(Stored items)
-*-*-
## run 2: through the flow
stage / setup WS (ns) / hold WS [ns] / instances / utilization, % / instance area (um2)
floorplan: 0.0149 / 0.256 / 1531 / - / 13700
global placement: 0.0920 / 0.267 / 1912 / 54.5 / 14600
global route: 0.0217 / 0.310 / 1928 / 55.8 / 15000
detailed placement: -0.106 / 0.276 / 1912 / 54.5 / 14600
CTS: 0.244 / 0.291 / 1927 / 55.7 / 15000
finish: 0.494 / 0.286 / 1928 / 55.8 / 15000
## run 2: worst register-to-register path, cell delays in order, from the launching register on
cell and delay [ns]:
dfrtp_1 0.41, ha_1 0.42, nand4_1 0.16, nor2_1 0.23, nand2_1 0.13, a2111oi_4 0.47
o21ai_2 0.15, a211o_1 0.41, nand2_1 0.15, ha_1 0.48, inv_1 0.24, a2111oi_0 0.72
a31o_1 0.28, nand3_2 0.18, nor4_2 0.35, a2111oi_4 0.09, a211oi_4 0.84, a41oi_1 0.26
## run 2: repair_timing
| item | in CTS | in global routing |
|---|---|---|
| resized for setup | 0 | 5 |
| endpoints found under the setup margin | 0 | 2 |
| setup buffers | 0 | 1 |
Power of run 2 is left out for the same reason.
===== src/rtl/hazard_dest_pipe_pkg.sv =====
// Shared register-address constants and the {dest, wb_en} stage pair.
// The hazard detector and register file import this package as well.
package hazard_dest_pipe_pkg;
  localparam int REG_ADDR_W   = 5;
  localparam int STAGE_PAIR_W = REG_ADDR_W + 1;
  localparam int NUM_STAGES   = 3;  // EXE, MEM, WB

  localparam logic [REG_ADDR_W-1:0] BUBBLE_DEST = '0;

  typedef struct packed {
    logic [REG_ADDR_W-1:0] dest;
    logic                  wb_en;
  } stage_pair_t;
endpackage


===== src/rtl/hazard_dest_pipe_if.sv =====
// ID-side inputs, stage destinations and hold/statistics outputs.
// The slave modport belongs to the pipe; the master modport belongs to the ID/hazard side.
interface hazard_dest_pipe_if #(parameter int CNT_W = 16);
  import hazard_dest_pipe_pkg::*;

  logic [REG_ADDR_W-1:0] Dest_ID;
  logic                  WB_EN_ID;
  logic                  Freeze;
  logic                  Flush;
  logic                  Mem_Ready;
  logic [REG_ADDR_W-1:0] Dest_EXE, Dest_MEM, Dest_WB;
  logic                  WB_EN_EXE, WB_EN_MEM, WB_EN_WB;
  logic                  PC_Hold;
  logic                  IFID_Hold;
  logic [CNT_W-1:0]      Stall_Cnt;
  logic [CNT_W-1:0]      Flush_Cnt;

  modport slave (
    input  Dest_ID, WB_EN_ID, Freeze, Flush, Mem_Ready,
    output Dest_EXE, Dest_MEM, Dest_WB, WB_EN_EXE, WB_EN_MEM, WB_EN_WB,
           PC_Hold, IFID_Hold, Stall_Cnt, Flush_Cnt
  );

  modport master (
    output Dest_ID, WB_EN_ID, Freeze, Flush, Mem_Ready,
    input  Dest_EXE, Dest_MEM, Dest_WB, WB_EN_EXE, WB_EN_MEM, WB_EN_WB,
           PC_Hold, IFID_Hold, Stall_Cnt, Flush_Cnt
  );
endinterface
==> src/rtl/morse_pkg.sv <==
// Shared Morse definitions: symbol encoding, letter table, encoder state codes.
// No logic of its own; latency n/a.
// Backpressure n/a.
package morse_pkg;

    localparam logic SYM_DOT  = 1'b0;
    localparam logic SYM_LINE = 1'b1;

    localparam logic [4:0] LETTER_MAX = 5'd25;

    localparam logic [2:0] S_IDLE = 3'd0;
    localparam logic [2:0] S_MARK = 3'd1;
    localparam logic [2:0] S_GAP  = 3'd2;
    localparam logic [2:0] S_LGAP = 3'd3;
    localparam logic [2:0] S_DONE = 3'd4;

    // pat is sent from pat[len-1] down to pat[0]; bit 1 = line, 0 = dot.
    typedef struct packed {
        logic [2:0] len;
        logic [3:0] pat;
    } letter_code_t;

    function automatic letter_code_t letter_code(input logic [4:0] idx);
        letter_code_t c;
        c = '0;
        case (idx)
            5'd0:  c = {3'd2, 4'b0001}; // A .-
            5'd1:  c = {3'd4, 4'b1000}; // B -...
            5'd2:  c = {3'd4, 4'b1010}; // C -.-.
            5'd3:  c = {3'd3, 4'b0100}; // D -..
            5'd4:  c = {3'd1, 4'b0000}; // E .
            5'd5:  c = {3'd4, 4'b0010}; // F ..-.
            5'd6:  c = {3'd3, 4'b0110}; // G --.
            5'd7:  c = {3'd4, 4'b0000}; // H ....
            5'd8:  c = {3'd2, 4'b0000}; // I ..
            5'd9:  c = {3'd4, 4'b0111}; // J .---
            5'd10: c = {3'd3, 4'b0101}; // K -.-
            5'd11: c = {3'd4, 4'b0100}; // L .-..
            5'd12: c = {3'd2, 4'b0011}; // M --
            5'd13: c = {3'd2, 4'b0010}; // N -.
            5'd14: c = {3'd3, 4'b0111}; // O ---
            5'd15: c = {3'd4, 4'b0110}; // P .--.
            5'd16: c = {3'd4, 4'b1101}; // Q --.-
            5'd17: c = {3'd3, 4'b0010}; // R .-.
            5'd18: c = {3'd3, 4'b0000}; // S ...
            5'd19: c = {3'd1, 4'b0001}; // T -
            5'd20: c = {3'd3, 4'b0001}; // U ..-
            5'd21: c = {3'd4, 4'b0001}; // V ...-
            5'd22: c = {3'd3, 4'b0011}; // W .--
            5'd23: c = {3'd4, 4'b1001}; // X -..-
            5'd24: c = {3'd4, 4'b1011}; // Y -.--
            5'd25: c = {3'd4, 4'b1100}; // Z --..
            default: c = '0;
        endcase
        return c;
    endfunction

endpackage
File: src/rtl/apb_master_exe_seq.sv
// ---------------------------------------------------------------------------
// apb_master_exe_seq
//
// Runs one command as a fixed sequence of APB transfers. It writes the
// operation code and both operands to completer addresses 0..2. It then
// waits EXE_LAT idle cycles so the completer can execute. Finally it reads
// the result from address 0 and the status from address 1. A single-cycle
// response strobe reports the outcome.
//
// Handshake: a command transfers on the rising edge where i_req_valid and
// o_req_ready are both high. o_req_ready does not depend on i_req_valid.
// o_req_ready is high only while the sequencer is idle. o_rsp_valid is a
// one-cycle strobe with no back-pressure. The requester must take it when
// it is offered.
//
// Ports
//   i_PCLK, i_PRESETn             clock, asynchronous active-low reset
//   i_req_valid / o_req_ready     command handshake
//   i_oper, i_argA, i_argB        command operands (DATA_WIDTH each)
//   o_rsp_valid                   one-cycle response strobe
//   o_result, o_status, o_err     response fields; they hold until the
//                                 next response
//   o_PADDR .. o_PWDATA           APB requester outputs
//   i_PREADY, i_PRDATA, i_PSLVERR APB completer inputs
//   o_dbg_state                   current FSM state encoding
//
// TIMEOUT must be >= 1.
// ---------------------------------------------------------------------------
module apb_master_exe_seq #(
  parameter int DATA_WIDTH = 8,
  parameter int ADDR_WIDTH = 16,
  parameter int EXE_LAT    = 2,
  parameter int TIMEOUT    = 15
) (
  input  logic                  i_PCLK,
  input  logic                  i_PRESETn,
  input  logic                  i_req_valid,
  output logic                  o_req_ready,
  input  logic [DATA_WIDTH-1:0] i_oper,
  input  logic [DATA_WIDTH-1:0] i_argA,
  input  logic [DATA_WIDTH-1:0] i_argB,
  output logic                  o_rsp_valid,
  output logic [DATA_WIDTH-1:0] o_result,
  output logic [3:0]            o_status,
  output logic                  o_err,
  output logic [ADDR_WIDTH-1:0] o_PADDR,
  output logic                  o_PSEL,
  output logic                  o_PENABLE,
  output logic                  o_PWRITE,
  output logic [DATA_WIDTH-1:0] o_PWDATA,
  input  logic                  i_PREADY,
  input  logic [DATA_WIDTH-1:0] i_PRDATA,
  input  logic                  i_PSLVERR,
  output logic [2:0]            o_dbg_state
);

  typedef enum logic [2:0] {
    S_IDLE   = 3'd0,
    S_SETUP  = 3'd1,
    S_ACCESS = 3'd2,
    S_GAP    = 3'd3,
    S_RESP   = 3'd4
  } state_t;

  typedef enum logic [2:0] {
    ST_W0 = 3'd0,
    ST_W1 = 3'd1,
    ST_W2 = 3'd2,
    ST_R0 = 3'd3,
    ST_R1 = 3'd4
  } step_t;

  // The wait counter only has to reach TIMEOUT-1. The abort fires in the
  // ACCESS cycle that would be the TIMEOUT-th cycle with PREADY low.
  localparam int WW = (TIMEOUT > 1) ? $clog2(TIMEOUT) : 1;
  localparam int GW = (EXE_LAT > 1) ? $clog2(EXE_LAT) : 1;
  localparam logic [WW-1:0] WAIT_LAST = WW'(TIMEOUT - 1);
  localparam logic [GW-1:0] GAP_LAST  = GW'((EXE_LAT > 0) ? EXE_LAT - 1 : 0);

  state_t                state_q, state_d;
  step_t                 step_q, step_d;
  logic [WW-1:0]         wait_cnt_q;
  logic [GW-1:0]         gap_cnt_q;
  logic [DATA_WIDTH-1:0] oper_q, arga_q, argb_q, result_q;

  // Address, direction and write data of the transfer selected by the step.
  logic [ADDR_WIDTH-1:0] xfer_addr;
  logic                  xfer_write;
  logic [DATA_WIDTH-1:0] xfer_wdata;

  // Single-cycle events that load the response registers.
  logic done_ok, done_err;

  assign o_dbg_state = state_q;

  always_comb begin
    xfer_addr  = '0;
    xfer_write = 1'b0;
    xfer_wdata = '0;
    case (step_q)
      ST_W0: begin
        xfer_addr  = ADDR_WIDTH'(0);
        xfer_write = 1'b1;
        xfer_wdata = oper_q;
      end
      ST_W1: begin
        xfer_addr  = ADDR_WIDTH'(1);
        xfer_write = 1'b1;
        xfer_wdata = arga_q;
      end
      ST_W2: begin
        xfer_addr  = ADDR_WIDTH'(2);
        xfer_write = 1'b1;
        xfer_wdata = argb_q;
      end
      ST_R0: xfer_addr = ADDR_WIDTH'(0);
      ST_R1: xfer_addr = ADDR_WIDTH'(1);
      default: ;
    endcase
  end

  // Next state and outputs. The bus outputs are decoded from the state
  // register. An asynchronous reset therefore drops PSEL/PENABLE at once.
  always_comb begin
    state_d     = state_q;
    step_d      = step_q;
    o_req_ready = 1'b0;
    o_rsp_valid = 1'b0;
    o_PSEL      = 1'b0;
    o_PENABLE   = 1'b0;
    o_PWRITE    = 1'b0;
    o_PADDR     = '0;
    o_PWDATA    = '0;
    done_ok     = 1'b0;
    done_err    = 1'b0;
    case (state_q)
      S_IDLE: begin
        o_req_ready = 1'b1;
        if (i_req_valid) begin
          state_d = S_SETUP;
          step_d  = ST_W0;
        end
      end
      S_SETUP: begin
        o_PSEL   = 1'b1;
        o_PWRITE = xfer_write;
        o_PADDR  = xfer_addr;
        o_PWDATA = xfer_wdata;
        state_d  = S_ACCESS;
      end
      S_ACCESS: begin
        o_PSEL    = 1'b1;
        o_PENABLE = 1'b1;
        o_PWRITE  = xfer_write;
        o_PADDR   = xfer_addr;
        o_PWDATA  = xfer_wdata;
        if (i_PREADY) begin
          if (i_PSLVERR) begin
            state_d  = S_RESP;
            done_err = 1'b1;
          end else begin
            case (step_q)
              ST_W0: begin step_d = ST_W1; state_d = S_SETUP; end
              ST_W1: begin step_d = ST_W2; state_d = S_SETUP; end
              ST_W2: begin
                // The GAP state keeps ST_R0 as its step, so the read
                // starts straight from GAP.
                step_d  = ST_R0;
                state_d = (EXE_LAT > 0) ? S_GAP : S_SETUP;
              end
              ST_R0: begin step_d = ST_R1; state_d = S_SETUP; end
              ST_R1: begin state_d = S_RESP; done_ok = 1'b1; end
              default: begin state_d = S_RESP; done_err = 1'b1; end
            endcase
          end
        end else if (wait_cnt_q == WAIT_LAST) begin
          state_d  = S_RESP;
          done_err = 1'b1;
        end
      end
      S_GAP: begin
        if (gap_cnt_q == GAP_LAST) state_d = S_SETUP;
      end
      S_RESP: begin
        o_rsp_valid = 1'b1;
        state_d     = S_IDLE;
      end
      default: state_d = S_IDLE;
    endcase
  end

  always_ff @(posedge i_PCLK or negedge i_PRESETn) begin
    if (!i_PRESETn) begin
      state_q    <= S_IDLE;
      step_q     <= ST_W0;
      wait_cnt_q <= '0;
      gap_cnt_q  <= '0;
      oper_q     <= '0;
      arga_q     <= '0;
      argb_q     <= '0;
      result_q   <= '0;
      o_result   <= '0;
      o_status   <= '0;
      o_err      <= 1'b0;
    end else begin
      state_q <= state_d;
      step_q  <= step_d;

      if (state_q == S_IDLE && i_req_valid) begin
        oper_q <= i_oper;
        arga_q <= i_argA;
        argb_q <= i_argB;
      end

      // Counts the cycles with PREADY low in the current transfer. The
      // counter wraps on abort, which is harmless because the next SETUP
      // clears it.
      if (state_q == S_SETUP) begin
        wait_cnt_q <= '0;
      end else if (state_q == S_ACCESS && !i_PREADY) begin
        wait_cnt_q <= wait_cnt_q + WW'(1);
      end

      if (state_q == S_GAP) begin
        gap_cnt_q <= gap_cnt_q + GW'(1);
      end else begin
        gap_cnt_q <= '0;
      end

      if (state_q == S_ACCESS && i_PREADY && !i_PSLVERR && step_q == ST_R0) begin
        result_q <= i_PRDATA;
      end

      // The status comes straight from the R1 read data. No register
      // holds it in between.
      if (done_ok) begin
        o_result <= result_q;
        o_status <= i_PRDATA[3:0];
        o_err    <= 1'b0;
      end else if (done_err) begin
        o_result <= '0;
        o_status <= '0;
        o_err    <= 1'b1;
      end
    end
  end

endmodule
File: config.mk
export PLATFORM = sky130hd
export DESIGN_NAME = apb_master_exe_seq
export DESIGN_NICKNAME = d
export VERILOG_FILES = /design/src/rtl/apb_master_exe_seq.sv
export SDC_FILE = /design/constraint.sdc
export NUM_CORES = 1
export LEC_CHECK = 0
export ABC_CLOCK_PERIOD_IN_PS = 4500
export CORE_UTILIZATION = 51
export DETAILED_ROUTE_END_ITERATION = 16
export PLACE_DENSITY = 0.86
export SYNTH_ARGS = -nofsm -noshare
export SYNTH_HDL_FRONTEND = slang
export SYNTH_SLANG_ARGS = --single-unit
File: constraint.sdc
create_clock -name i_PCLK -period 4.5 [get_ports i_PCLK]
set_input_delay 0.9 -clock i_PCLK [delete_from_list [all_inputs] [get_ports i_PCLK]]
set_output_delay 0.9 -clock i_PCLK [all_outputs]
set_load 0.1 [all_outputs]
[Yosys cells after proc, flatten, opt, wreduce, memory -nomap -nowiden]
Cells that the tools add are included.
Word-level totals
  logic and storage cells: 87
  input port bits: 37
  flip-flop bits (word level): 56
Operators by class
  add/sub/neg operators: 2
  muxes and demuxes: 40
  equality and inequality tests: 15
  reduce and logical (&&, ||, !) cells: 19
Operator list (count)
  3-bit two-way mux: 8
  8-bit two-way mux: 3
  3-bit case mux with 4 select lines: 2
  8-bit case mux with 3 select lines: 1
  1-bit two-way mux: 18
  16-bit two-way mux: 1
  4-bit two-way mux: 4
  3-bit by 2-bit == test with 1-bit output (second input constant): 4
  3-bit case mux with 2 select lines: 2
  2-bit inequality test (second input constant): 4
  3-bit by 1-bit == test with 1-bit output (second input constant): 2
  3-bit == test (second input constant): 2
  3-bit logical NOT: 2
  2-bit nonzero test: 3
  3-bit OR reduction: 2
  1-bit logical AND: 5
  5-bit by 1-bit inequality test with 1-bit output (second input constant): 1
  5-bit AND reduction: 1
  5-bit OR reduction: 1
  4-bit by 1-bit adder with 4-bit output (second input constant): 1
  4-bit == test (second input constant): 1
  2-bit case mux with 2 select lines: 1
  2-bit OR reduction: 2
  3-bit inequality test (second input constant): 1
  3 further kinds: 4

[Logic depth before layout (Yosys ltp)]
Gate-level depths: netlist (run 1).
  depth after elaboration: 8
  mapped depth: 7
  depth with buffers taken out: 5

[Least setup slack after synthesis (run 1)]
OpenSTA, ideal clock, no wires.
  path type: register to output
  from: register state_q[0] (netlist: o_dbg_state[0])
  to: output o_PWDATA[0]
  slack: -2.197 ns
  arrival: 5.797 ns
  required time: 3.600 ns
  cell stages (with the launch flop): 5
  cells stage by stage: dfrtp_1 -> buf_2 -> xnor2_1 -> a2111oi_2 -> a21boi_0
On the way
  longest elaborated chain between the ends: 3
Ends and longest elaborated chain
  start: declaration: line 80  | state_t state_q, state_d;
  start signal: assignment: line 206  | state_q <= state_d;
  3-bit by 1-bit == test with 1-bit output or 3-bit by 2-bit == test with 1-bit output (tied branches): line 136  | case (state_q)
  2-bit OR reduction (no line) *
  8-bit two-way mux *: line 136
  end: declaration: line 50  | output logic [DATA_WIDTH-1:0] o_PWDATA,
Every way passes the cells marked *; elsewhere a longest branch is shown, timed or not.

[Worst setup path after layout (run 1)]
  from: register step_q[0]
  to: output o_PADDR[1]
On the way
  longest elaborated chain between the ends: 4
Ends and longest elaborated chain
  start: declaration: line 81  | step_t step_q, step_d;
  start signal: assignment: line 207  | step_q <= step_d;
  3-bit by 1-bit == test with 1-bit output or 3-bit == test (tied branches): line 100  | case (step_q)
  2-bit OR reduction (no line)
  2-bit case mux with 2 select lines *: line 100
  16-bit two-way mux *: line 136
  end: declaration: line 46  | output logic [ADDR_WIDTH-1:0] o_PADDR,
Marked as above.

==> metrics.log, run 1 <==
[metrics] Vias: 1927
[metrics] Largest stage delay, worst path: 1.13 ns
[metrics] post-route antenna net violation count: 0
[metrics] number of cells traversed by the worst register-to-register path: 3
[metrics] leftover overflow at the end of global routing: 0
[metrics] share of synthesized area occupied by flip-flops and latches: 0.5100
[metrics] Area Growth Syn to Fin: 26.96%
[metrics] Worst Hold Path EP: gap_cnt_q
[metrics] Detailed Routing Iterations Pass 1: 4
[metrics] final cycle utilization of the critical path: 0.7832
[metrics] port bufs: 67
[metrics] Skew-Pair Late Insertion Delay: 0.30 ns
[metrics] via/cell ratio: 5.323
[metrics] number of DRC violations after detailed routing: 0
[metrics] cell family with most CP delay: buffers and inverters
[metrics] worst path required time: 3.60 ns
[metrics] std cell rows: 26
[metrics] Final Core Density: 0.6787
[metrics] Post-Synthesis Cells: 234
[metrics] Worst Hold Path Cells: 1
[metrics] Post-Route Skew: 0.007615 ns
[metrics] post-synthesis area per instance: 11.74 µm²
[metrics] number of slew-limit violations in the final report: 0
[metrics] setup slack on the worst flop-to-flop path: 2.14 ns
[metrics] master cell of the clock root buffer: sky130_fd_sc_hd__clkbuf_8
[metrics] Max Buffers Root-to-Sink: 2
[metrics] post-route design area: 0.003488 mm²
[metrics] classification of the worst-slack hold path: flip-flop to flip-flop
[metrics] Distinct cells, synth: 46
[metrics] setup repair after global routing missed its margin: false
[metrics] # diodes: 0
[metrics] run status: complete, no violations
[metrics] worst slew margin relative to its limit: 0.2494
[metrics] dominant cell type by area after synthesis: sky130_fd_sc_hd__dfrtp_1
[metrics] initial standard-cell utilization of the core: 0.5346
[metrics] final routed wire length divided by cell count: 15.00 µm
[metrics] global-route wire length before repair: 8590 µm
[metrics] GPL Wtd Cong: 0.8507
[metrics] list of most frequent post-synthesis cells: sky130_fd_sc_hd__dfrtp_1 (56), sky130_fd_sc_hd__mux2_2 (25), sky130_fd_sc_hd__buf_4 (15), sky130_fd_sc_hd__a22o_1 (12), sky130_fd_sc_hd__nand2_1 (11)
[metrics] post-detailed-placement half-perimeter wirelength: 3848 µm
[metrics] placeable core region: 0.005140 mm²
[metrics] worst endpoint data arrival time: 2.62 ns
[metrics] number of H-tree branching levels: 2
[metrics] number of sinks driven by the clock tree: 56
[metrics] Worst Setup Slack, final: 0.9756 ns
[metrics] total routing resource utilization after global routing: 0.2053
[metrics] top_reg_cell synth: sky130_fd_sc_hd__dfrtp_1
[metrics] post-synthesis sequential element count: 56
[metrics] fraction of registers with async set or reset after synthesis: 1.000
[metrics] HP Start: gap_cnt_q
[metrics] netlist area before placement: 0.002748 mm²
[metrics] worst-path cell with the longest stage delay: sky130_fd_sc_hd__clkdlybuf4s50_1
[metrics] number of non-filler instances in the completed layout: 362
[metrics] initial antenna violation count: 0
[metrics] TritonCTS clock tree: done
[metrics] maximum fanout count along the critical path: 18
[metrics] Slew @ Worst Pin: 1.126 ns
[metrics] DIE AREA: 0.005685 mm²
[metrics] post-place instance area: 0.003381 mm²
[metrics] number of failing hold endpoints at the final stage: 0
[metrics] buffers inserted by post-CTS timing repair: 0
[metrics] largest cells by area after synthesis: sky130_fd_sc_hd__dfrtp_1 (51%), sky130_fd_sc_hd__mux2_2 (10%), sky130_fd_sc_hd__buf_4 (4.1%)
[metrics] x dimension of the die: 75.40 µm
[metrics] classification of the worst setup path: flip-flop to output port
[metrics] Max-cap violations: 0
[metrics] IO Count: 82
[metrics] Post-CTS Resized: 0
[metrics] number of global-route vias before repair: 1785
[metrics] final WL: 5431 µm
[metrics] YS warnings: 0
[metrics] sort of element at the start of the critical path: flip-flop
[metrics] worst slack after detailed placement: 1.320 ns
[metrics] share of layout cells above drive strength 1: 0.2158
[metrics] number of enable flip-flop cells after synthesis: 0
[metrics] number of cells in the design after placement: 354
[metrics] endpoints failing setup: 0
[metrics] Bufs and invs on worst path: 1
[metrics] count of hold-fix buffers inserted at cts: 0
[metrics] kind of end point of the critical path: output port
[metrics] number of nets in the finished design: 330
[metrics] count leader, synth: sky130_fd_sc_hd__dfrtp_1
[metrics] fraction of post-synthesis cell area in the top cell type by area: 0.5100
[metrics] number of CTS-inserted buffers: 5
[metrics] starting DRC count in detailed routing: 143
[metrics] final critical delay including setup and external delays: 3.524 ns
[metrics] reg-to-reg endpoint: arga_q[4]
[metrics] clock slew at the register clock pins of the worst setup and hold paths: 0.09 ns
[metrics] reg-to-reg critical path startpoint: o_dbg_state[1]
[metrics] top achievable clock speed: 283.7 MHz
[metrics] overall die height: 75.40 µm
[metrics] CP Cell Sequence: nor2_1 > and3_1 > clkdlybuf4s50_1
[metrics] pin count of the biggest net entering global routing: 41
==> cell type report <==
cell class	count	area [µm²]
fillers	400	1652
clock inverters	2	35.03
clock buffers	6	72.57
flip-flops and latches	56	1410
repair buffers	68	648.1
multi-input cells	152	1205
inverters	8	30.03
well taps	70	87.58
==> stage by stage <==
step,setup TNS (ns),hold WS (ns)
final,0,0.4325
after detailed placement,0,0.4220
after global placement,0,0.4222
after global routing,0,0.4628
after floorplan,-7.973,0.4090
after CTS,0,0.4352
==> state kept, by name, indices dropped and copies added, names as in the netlist <==
signal,count
arga_q,8
argb_q,8
gap_cnt_q,1
o_dbg_state,3
o_err,1
o_result,8
o_status,4
oper_q,8
result_q,8
step_q,3
wait_cnt_q,4
==> worst register-to-register path, delay by kind of cell (launching register included) <==
kind,cells,cell delay [ns]
muxes,1,0.44
and+or+nand+nor,2,1.22
DFF,1,0.59
==> cells in the final DEF (no fill, tap or decap), types with 4 or more instances in the layout <==
cell and n:
sky130_fd_sc_hd__clkdlybuf4s50_1 56, sky130_fd_sc_hd__dfrtp_1 53, sky130_fd_sc_hd__mux2_2 25, sky130_fd_sc_hd__conb_1 14
sky130_fd_sc_hd__a22o_1 12, sky130_fd_sc_hd__nand2_1 11, sky130_fd_sc_hd__buf_4 11, sky130_fd_sc_hd__mux2i_1 9
sky130_fd_sc_hd__or2_2 9, sky130_fd_sc_hd__a21boi_0 8, sky130_fd_sc_hd__mux2_1 8, sky130_fd_sc_hd__inv_1 6
sky130_fd_sc_hd__a21oi_1 5, sky130_fd_sc_hd__clkbuf_8 5, sky130_fd_sc_hd__nor2_1 4, sky130_fd_sc_hd__nor2b_1 4
sky130_fd_sc_hd__o21ai_0 4
==> worst max-delay path by stage <==
stage,from,to,slack (ns),depth (start not counted)
after floorplan,o_dbg_state[0],o_PWDATA[0],-0.97,4
after global placement,step_q[0],o_PADDR[1],1.35,3
after detailed placement,step_q[0],o_PADDR[1],1.32,3
after CTS,step_q[0],o_PADDR[1],0.97,3
after global routing,step_q[0],o_PADDR[1],0.89,3
final,step_q[0],o_PADDR[1],0.98,3
==> metal layers <==
| metal | vias to the layer above | wire length [µm] | track usage |
|---|---|---|---|
| li1 | 912 | - | - |
| met1 | 950 | 2425 | 0.2867 |
| met2 | 57 | 2693 | 0.3224 |
| met3 | 8 | 234 | 0.04365 |
| met4 | 0 | 77 | 0.06790 |
| met5 | - | 0 | 0 |
==> logic make-up after synthesis <==
logic type | after synthesis | synth area share
XOR/XNOR | 2 | 0.006376
buffers and inverters | 39 | 0.08060
adder cells (fa/ha/maj) | 2 | 0.009106
flip-flops | 56 | 0.5100
multiplexers | 42 | 0.1680
AND/OR/NAND/NOR | 52 | 0.1134
AO/OA/AOI/OAI | 40 | 0.1111
other | 1 | 0.001365
Power of run 1 is not shown: default switching activity piles up to over one toggle a cycle in this logic, so the estimate is an artifact.
==> run 2, diff against run 1 <==
Settings changed: ABC_CLOCK_PERIOD_IN_PS 4500 to 3280, CORE_UTILIZATION 51 to 47, PLACE_DENSITY 0.86 to 0.8.
Clock period 4.5 ns to 3.28 ns, I/O delays scaled along.
==> run 2 against run 1 <==
Cell area is 2.8% higher; non-clock buffer count up 3; clock-buffer cell count rose by 1; critical path type unchanged; critical endpoint is now o_PWDATA[2].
-*-*-
**Problem description:**
Throughout the records above, find the lines in which the word "TIMEOUT" appears and return them.

**Answer area:**
// TIMEOUT must be >= 1.
  parameter int TIMEOUT    = 15
  // The wait counter only has to reach TIMEOUT-1. The abort fires in the
  // ACCESS cycle that would be the TIMEOUT-th cycle with PREADY low.
  localparam int WW = (TIMEOUT > 1) ? $clog2(TIMEOUT) : 1;
  localparam logic [WW-1:0] WAIT_LAST = WW'(TIMEOUT - 1);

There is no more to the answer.